Start of Data

What follows belongs to an exercise in optimizing a design on an open flow for small area, a short achievable clock period and few clock cycles; a production flow would make more cautious choices.
Function was checked by simulation only, so behaviour that the tests miss may differ from the original.
No activity file was given, so power comes from the tool's default toggle rates.

==> build 72 <==
==> flow/design.v (excerpt) <==
module secded_sm_core (
    input  wire        clk,
    input  wire        rst,
    input  wire [5:0]  enc_data,
    output wire [10:0] enc_chan,
    input  wire [10:0] dec_chan,
    output wire [5:0]  dec_data,
    output wire [1:0]  dec_outcome,
    input  wire        exec_valid,
    input  wire [5:0]  exec_word,
    output wire        exec_ready,
    output wire [1:0]  run_state,
    output wire        ovf,
    output wire [2:0]  err_cause,
    output wire [1:0]  top_tag,
    output wire [7:0]  top_data,
    output wire        ann_valid,
    output wire [7:0]  ann_data,
    input  wire        ann_ready
);
export LEC_CHECK = 0
export CAP_MARGIN = 30
export CORE_MARGIN = 2
export CORE_UTILIZATION = 60
export SETUP_SLACK_MARGIN = 4.5
export SLEW_MARGIN = 30
create_clock -name core_clock -period 10.0 [get_ports {clk}]
run.sh (not shown) runs the stock make flow with config.mk's settings and CLKGATE_MAP_FILE= SYNTH_SCRIPT=/design/flow/synth_recipe.tcl, a recipe that flattens the netlist after the stock synthesis.
==> trial 83: changes against build 72 <==
--- a/flow/design.v
+++ b/flow/design.v
@@ -120,12 +120,13 @@
     reg [1:0] mode;
     reg [5:0] sp;                 
     reg [8:0] xr, yr;             
     reg [8:0] mem [0:29];         
     reg [7:0] acc;                
     reg       dv_mod;             
+    reg [2:0] dv_cnt;             
     reg [6:0] cd;                 
     reg [1:0] cn;                 
     reg       tp;                 
     wire ready = (mode == M_READY);
     assign exec_ready = ready;
     assign run_state  = rs;
@@ -361,14 +362,13 @@
                         end
                         OP_NOT: begin x_nx = {1'b0, ~x}; x_we = 1'b1; end
                         OP_DIV, OP_MOD: begin
                             if (dv_k == 3'd0) begin
                                 do_pop = 1'b1; x_nx = {1'b0, bin_res}; x_we = 1'b1;
                             end else begin
-                                x_nx = {1'b0, 8'h80 >> dv_k};
-                                x_we = 1'b1;
+                                x_nx = 9'd0; x_we = 1'b1;
                             end
                         end
                         OP_EXP: begin
                             if (exp_done) begin
                                 do_pop = 1'b1; x_nx = {1'b0, bin_res}; x_we = 1'b1;
                             end else begin
@@ -380,14 +380,14 @@
                             do_pop = 1'b1; x_nx = {1'b0, bin_res}; x_we = 1'b1;
                         end
                     endcase
                 end
             end
             M_DIV: begin
-                if (!xr[7]) begin
-                    x_nx = {x, dv_ge}; x_we = 1'b1;
+                if (dv_cnt != 3'd0) begin
+                    x_nx = {1'b0, dv_quo}; x_we = 1'b1;
                     y_nx = {1'b0, dv_rem}; y_we = 1'b1;
                 end else begin
                     do_pop = 1'b1; x_we = 1'b1;
                     x_nx = {1'b0, dv_mod ? dv_rem : dv_quo};
                 end
             end
@@ -421,16 +421,18 @@
             if (x_we) xr <= x_nx;
             if (y_we) yr <= y_nx;
         end
         if (mode == M_READY) begin
             acc    <= is_spk ? x : (opc == OP_EXP) ? {2'b00, exp_e[5:1]} : dv_d0;
             dv_mod <= opc[3];
+            dv_cnt <= dv_k;
         end else if (mode == M_EXP) begin
             acc <= {1'b0, acc[7:1]};
         end else if (mode == M_DIV) begin
             acc <= {1'b0, acc[7:1]};
+            dv_cnt <= dv_cnt - 3'd1;
         end
         if (load_cell)
             acc <= {3'b000, acc[4:0] - 5'd1};
         if (load_cell)
             cd <= fd;
         else if (load_cd && cn[1])
@@ -468,13 +470,13 @@
                             if ((opc == OP_DIV || opc == OP_MOD) && dv_k != 3'd0) mode <= M_DIV;
                             if (opc == OP_EXP && !exp_done) mode <= M_EXP;
                         end
                         if (is_spk && !tp_set) mode <= M_SPK;
                     end
                 end
-                M_DIV: if (xr[7]) mode <= M_READY;
+                M_DIV: if (dv_cnt == 3'd0) mode <= M_READY;
                 M_EXP: if (acc[7:1] == 7'd0) mode <= M_READY;
                 M_SPK: if (tp_set) mode <= M_READY;
             endcase
         end
     end
 endmodule
Settings changed: ABC_AREA from default to 1, CORE_UTILIZATION 60 to 50.
==> notes.md <==
Build 72 finished with timing, DRC and antenna clean. Trial 83 finished with timing, DRC and antenna clean.
Clock skew is about the same in trial 83 and build 72.
Against trial 83, the synthesized cell count of build 72 is smaller by 21%.
Against trial 83, the flip-flop and latch count of build 72 is lower by 3.
Between build 72 and trial 83, the lower synthesized area is in build 72 (gap 4.1%, measured against trial 83).
In via count, trial 83 and build 72 hardly differ.
In clock power, trial 83 and build 72 hardly differ.
Of trial 83 and build 72, trial 83 has the higher die area (gap about 25%, measured against build 72).
Of trial 83 and build 72, build 72 has the higher non-clock buffer count (gap 57).
Against build 72, the combinational power of trial 83 is higher by 17%.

End of Data

**Exercise description**
In the entries above, find the line with "run.sh (not shown)" and the line with "reg [1:0] mode;", then restate word for word both of them and every line between, with nothing more.

**Task output**
run.sh (not shown) runs the stock make flow with config.mk's settings and CLKGATE_MAP_FILE= SYNTH_SCRIPT=/design/flow/synth_recipe.tcl, a recipe that flattens the netlist after the stock synthesis.
==> trial 83: changes against build 72 <==
--- a/flow/design.v
+++ b/flow/design.v
@@ -120,12 +120,13 @@
     reg [1:0] mode;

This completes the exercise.